Spin-Locked Helical Currents and Pure Spin Pumping in Altermagnetic Nanotubes (2510.19700v1)

Abstract: We show that rolling a two-dimensional altermagnet into a nanotube turns it into a spin-programmable chiral nanosolenoid with two reciprocal, SOC-free functionalities. (i) Direct: injecting a single-spin-polarized current produces a steady helical current whose handedness is locked to the spin orientation, yielding opposite axial magnetic fields for opposite spins. (ii) Inverse: a time-varying axial flux Phi(t) induces a circumferential Faraday field E_theta = -(dPhi/dt)/(2 pi R) that drives equal-magnitude, opposite-sign axial charge currents in the two spin channels, Iz^up = - Iz^down, thereby pumping a pure spin current Is = (hbar/2e)(Iz^up - Iz^down) with zero net charge flow.
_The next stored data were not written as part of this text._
==> design/flow/config.mk <==
export PLATFORM = sky130hd
export DESIGN_NAME = ram
export DESIGN_NICKNAME = ram
export VERILOG_FILES = /design/flow/design.v
export SDC_FILE = /design/flow/constraint.sdc
export NUM_CORES = 4
export LEC_CHECK = 1
export CORE_UTILIZATION = 50
==> design/flow/constraint.sdc <==
current_design ram

set clk_period 6.1
set clk_io_pct 0.2

create_clock -name clk0 -period $clk_period [get_ports {clk}]

set non_clock_inputs [all_inputs -no_clocks]
set_input_delay [expr $clk_period * $clk_io_pct] -clock clk0 $non_clock_inputs
set_output_delay [expr $clk_period * $clk_io_pct] -clock clk0 [all_outputs]
==> design/flow/design.v <==
module ram(clk,ena,wena,addr,data_in,data_out);
input clk, ena, wena;
input [4:0] addr;
input wire [31:0] data_in;
output reg [31:0] data_out;
reg [31:0] bram[31:0];    
integer i;
reg [31:0] data;
    initial begin
    for(i=0;i<=31;i=i+1)
        bram[i] <= 32'b0;
    end
    always @(posedge clk)
    begin
     if (~ena)
       begin
         for(i=0;i<=31;i=i+1)
         data_out <= 32'bz;
       end
     else
       begin
       if (wena) begin
            bram[addr] <= data_in;
       end
       else begin
            data_out <= bram[addr];
       end
     end
    end
endmodule
<file path="flow/design.v">
`timescale 1ns / 1ps
module ADD_SUB(
    input [3:0] in_a,
    input [3:0] in_b,
    input clr_add,
    input add_en,
    output reg [3:0] sum_o
);
always@(*)
 begin
 if(clr_add==1'b1)
  sum_o = 4'b0000;
  else if(add_en==1'b1)
   begin
   sum_o = in_a + in_b ;
     end
   else
       begin  sum_o = in_a - in_b ;
         end
      end   
endmodule
`timescale 1ns / 1ps
module CONTROLLER(
i_clk, 
clr_d , 
start,
load_r ,
load_b ,
load_q ,
R_out, 
enable_r ,
enable_q , 
p_STATE ,
add_enable , 
done , 
shift_en_q ,
clr_ADD , 
clr_Reg_r , 
load_cnt , 
z_cnt , 
clr_nn);
input i_clk ;
input start ;
input R_out ;    
input z_cnt ;
output  load_r ;
output  load_b ;
output  load_q ;
output  enable_r ;
output  enable_q;
output shift_en_q ;
output  clr_ADD ;
output clr_nn ;
output clr_Reg_r ;
output  done ;
output  add_enable ;
output clr_d ;
output load_cnt ;
reg [12:0] CV ;
assign enable_r     =   CV[12];
assign enable_q     =   CV[11];
assign load_b       =   CV[10] ;
assign load_r       =   CV[9];
assign load_q       =   CV[8] ;
assign shift_en_q   =   CV[7];
assign add_enable   =   CV[6];
assign  clr_ADD     =   CV[5];
assign clr_Reg_r    =   CV[4] ;
assign clr_d        =   CV[3] ;
assign clr_nn       =   CV[2];
assign load_cnt     =   CV[1];
assign done         =   CV[0];
output reg [3-1:0] p_STATE ;
  always @ ( posedge i_clk)
      begin
     case (p_STATE)
    3'b000: begin
           if (start==1)
                   p_STATE <= 3'b001;
               else
                   p_STATE <= 3'b000;
             end
     3'b001 : begin
                 p_STATE <= 3'b010 ; 
               end
       3'b010 : begin
                 p_STATE <= 3'b011 ; 
               end
      3'b011 :   begin
                     p_STATE <= 3'b001;
                      end   
        default : begin
                 p_STATE <= 3'b000 ;
                   end
           endcase         
         end                     
 always@ (p_STATE , R_out  ,start , z_cnt )
    begin
       case(p_STATE)
       3'b000 : begin 
                if(start==1'b1)
                begin
             CV = 13'b01100_1x111000;
                end
                 else
                 begin
             CV = 13'bxxxxx_xxxxxxx0;
                 end   
             end              
       3'b001 : begin   
                     if (z_cnt ==1'b1)
                       begin
                          CV = 13'b00101_1010x100;
                          end
                        else  
                          begin
                     CV = 13'b00111_1x10x100; 
                     end
                     end
        3'b010 : begin   
                      if (z_cnt ==1'b1)
                       begin
                          CV = 13'b00100_1010x100;
                          end
                          else
                    begin 
                     CV = 13'b10100_1000x100; 
                            end      
                end     
       3'b011: begin            
                if(R_out==1) begin
                       CV = 13'b10100_11000011; 
                         end
                 else   begin
                        CV = 13'b00100_10000011;
       end
       end   
           default : begin   CV = 13'b01100_1x111000;
                             end
         endcase
      end   
 endmodule
`timescale 1ns / 1ps
module DATAPATH(
i_clk ,
clr_d , 
clr_nn ,   
shift_en_q , 
enable_q , 
enable_r ,
data_in_b ,
data_in_q , 
o_reg_b , 
o_reg_r ,
o_reg_q  ,
load_b ,
load_cnt,
load_r , 
load_q  , 
add_enable ,
R_out , 
clr_ADD ,
clr_Reg_r, 
z_cnt , 
Count_out 
);
input add_enable ;
input load_cnt ;  
input clr_d ;       
input clr_ADD;   
input clr_Reg_r ;    
input load_q ;     
input load_r ;  
input load_b ;     
input i_clk ;
input shift_en_q ;        
input clr_nn ;         
input enable_r ;          
input enable_q ;         
input [4-1:0] data_in_b ;         
input [4-1:0] data_in_q ;  
output [4-1:0] o_reg_b ;        
output [4-1:0] o_reg_r ;          
output [4-1:0] o_reg_q ;       
output R_out ;        
output z_cnt     ;    
output [3-1:0] Count_out ;     
  wire [3:0] sum_out ;  
wire   mux_out ;     
wire mux_out_1;          
wire m_out ;            
wire shift_q ;      
REG_B              DUT_B (.i_clk(i_clk) , .ld_b(load_b) , .in_b(data_in_b) , .out_b(o_reg_b) );
Shift_left_reg_r   DUT_R (.i_clk(i_clk) , .clr_R(clr_Reg_r) , .in_r(sum_out) , .en_r(enable_r), .ld_r(load_r)  , .sl_r(Q_msb) , .out_r(o_reg_r)  );
shift_reg_Quotient DUT_Q(.i_clk(i_clk) , .in_q(data_in_q)  , .en_q(enable_q)  , .ld_q(load_q) ,  .out_q(o_reg_q) , .sl_q(shift_q) );
ADD_SUB            AS(.in_a(o_reg_r), .in_b(o_reg_b) , .clr_add(clr_ADD) ,.add_en(add_enable) , .sum_o(sum_out));
mux_2              MUX2(.a_in(R_out) , .b_in(R_out), .sel_1(shift_en_q) , .out(mux_out_1));
D_FF              DFF(.d_in(m_out) , .i_clk(i_clk) , .Q_o(shift_q) , .clr_reg(clr_d));
down_Counter      CNT(.i_clk(i_clk) , .clr_n(clr_nn) , .ld_cnt(load_cnt) , .counter(Count_out) );
assign m_out = ~mux_out_1 ;
  assign z_cnt = (Count_out==0)?1'b1 :1'b0 ;   
assign R_out = o_reg_r[3]  ;         
assign Q_msb = o_reg_q[3] ;    
endmodule
`timescale 1ns / 1ps
module D_FF(
d_in , i_clk , Q_o , clr_reg
    );
 input i_clk ;
 input clr_reg ;
 input  d_in ;
 output reg Q_o;
 always @(posedge i_clk)
   begin
      if(clr_reg==1'b1)
      Q_o <= 1'b0;
      else
     Q_o <= d_in ;
     end   
endmodule
`timescale 1ns / 1ps
module REG_B(i_clk , ld_b  , in_b , out_b );
input i_clk ;
input ld_b ;     
input [4-1:0] in_b ;   
output reg [4-1:0] out_b ;   
always @ (posedge i_clk)
  begin
 if (ld_b)
         begin
               out_b <= in_b ;
          end
          else
            begin
               out_b <= out_b;
             end
       end               
endmodule
`timescale 1ns / 1ps
module Shift_left_reg_r(i_clk , clr_R , in_r , en_r , ld_r  , sl_r , out_r  );
input i_clk ;
input clr_R ;      
input [4-1:0] in_r ;
input ld_r ;        
input en_r  ;    
input sl_r ;  
output reg [4-1:0] out_r  ;  
always @ (posedge i_clk)
 begin 
   if(clr_R==1'b1)
    out_r <= 4'b0000;
      else if(en_r==1'b1)
      begin
            out_r <= in_r ;
           end
                  else if (ld_r==1'b1)
        begin
                   out_r <= {out_r[2:0] , sl_r} ;     
                end
                    else
          begin
                  out_r <= out_r ;
                  end      
               end         
endmodule
`timescale 1ns / 1ps
module Top_level_design(
i_clk , data_in_1 , data_in_2 , start , p_STATE , o_reg_Q , o_reg_R  , o_reg_B ,Count_out , done );
input i_clk ;
input [4-1:0] data_in_1 ;      
input start ;
input [4-1:0] data_in_2 ;          
output [4-1:0] o_reg_B ;
output [4-1:0] o_reg_R ;
output [4-1:0] o_reg_Q ;
output [3-1:0] p_STATE ; 
wire R_out , add_enable  , load_b , load_r, load_q, clr_nn;
wire  enable_q  , done , shift_en_q , clr_Reg_r , clr_ADD , clr_d, z_cnt,load_cnt ;
output [3-1:0] Count_out ;
output done ;
 DATAPATH DU(
i_clk ,
clr_d , 
clr_nn ,   
shift_en_q , 
enable_q , 
enable_r ,
data_in_1 ,
data_in_2 , 
o_reg_B , 
o_reg_R ,
o_reg_Q  ,
load_b ,
load_cnt,
load_r , 
load_q  , 
add_enable ,
R_out , 
clr_ADD ,
clr_Reg_r, 
z_cnt , 
Count_out 
);
CONTROLLER CU(
i_clk,
clr_d , 
start,
load_r ,
load_b ,
load_q ,
R_out, 
enable_r ,
enable_q , 
p_STATE ,
add_enable , 
done , 
shift_en_q ,
clr_ADD , 
clr_Reg_r , 
load_cnt , 
z_cnt , 
clr_nn);
endmodule
`timescale 1ns / 1ps
module down_Counter(
i_clk , clr_n , ld_cnt , counter 
    );
input i_clk ;
input clr_n ;
input ld_cnt ;
output  [2:0] counter ;
reg[2:0] count_out ;
always@(posedge i_clk)
 begin
  if(clr_n == 1'b1)
      count_out <= count_out;
      else if(ld_cnt==1'b1)
       count_out <= count_out-1'b1; 
       else
       count_out <= 3'b100;
       end    
   assign counter = count_out ;    
endmodule
`timescale 1ns / 1ps
module mux_2(
a_in , b_in, sel_1 , out
    );
input  a_in , b_in ;
input sel_1 ;
output  out;
assign out = sel_1? b_in : a_in ;   
endmodule
`timescale 1ns / 1ps
module shift_reg_Quotient(
i_clk , in_q  , en_q , ld_q ,  out_q  ,sl_q 
    );
 input i_clk ;
 input [4 -1:0] in_q ;
 input sl_q ;    
 input en_q ;   
 input ld_q ;    
 output  [4-1:0] out_q ;   
 reg [4-1:0] temp_q;
 always @ (posedge i_clk)
 begin
    if (en_q==1'b1)
        begin
                 temp_q <= in_q ;
               end
            else if (ld_q ==1'b1)
           begin
                   temp_q <= {temp_q[2:0] , sl_q};     
                    end
            else
                 begin
                   temp_q <= temp_q;
                  end
            end 
       assign out_q = temp_q ;  
endmodule
</file>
Both effects arise from the interplay between momentum-odd spin polarization inherent to altermagnets and the screw symmetry of the rolled geometry, and persist in the complete absence of spin-orbit coupling. Using V2Se2O as a prototype, first-principles calculations reveal spin-dependent chiral wave functions near both the conduction- and valence-band edges. These results establish a nonrelativistic route toward compact spin-controlled flux generators and charge-neutral spin injectors in light-element materials without static magnetic bias.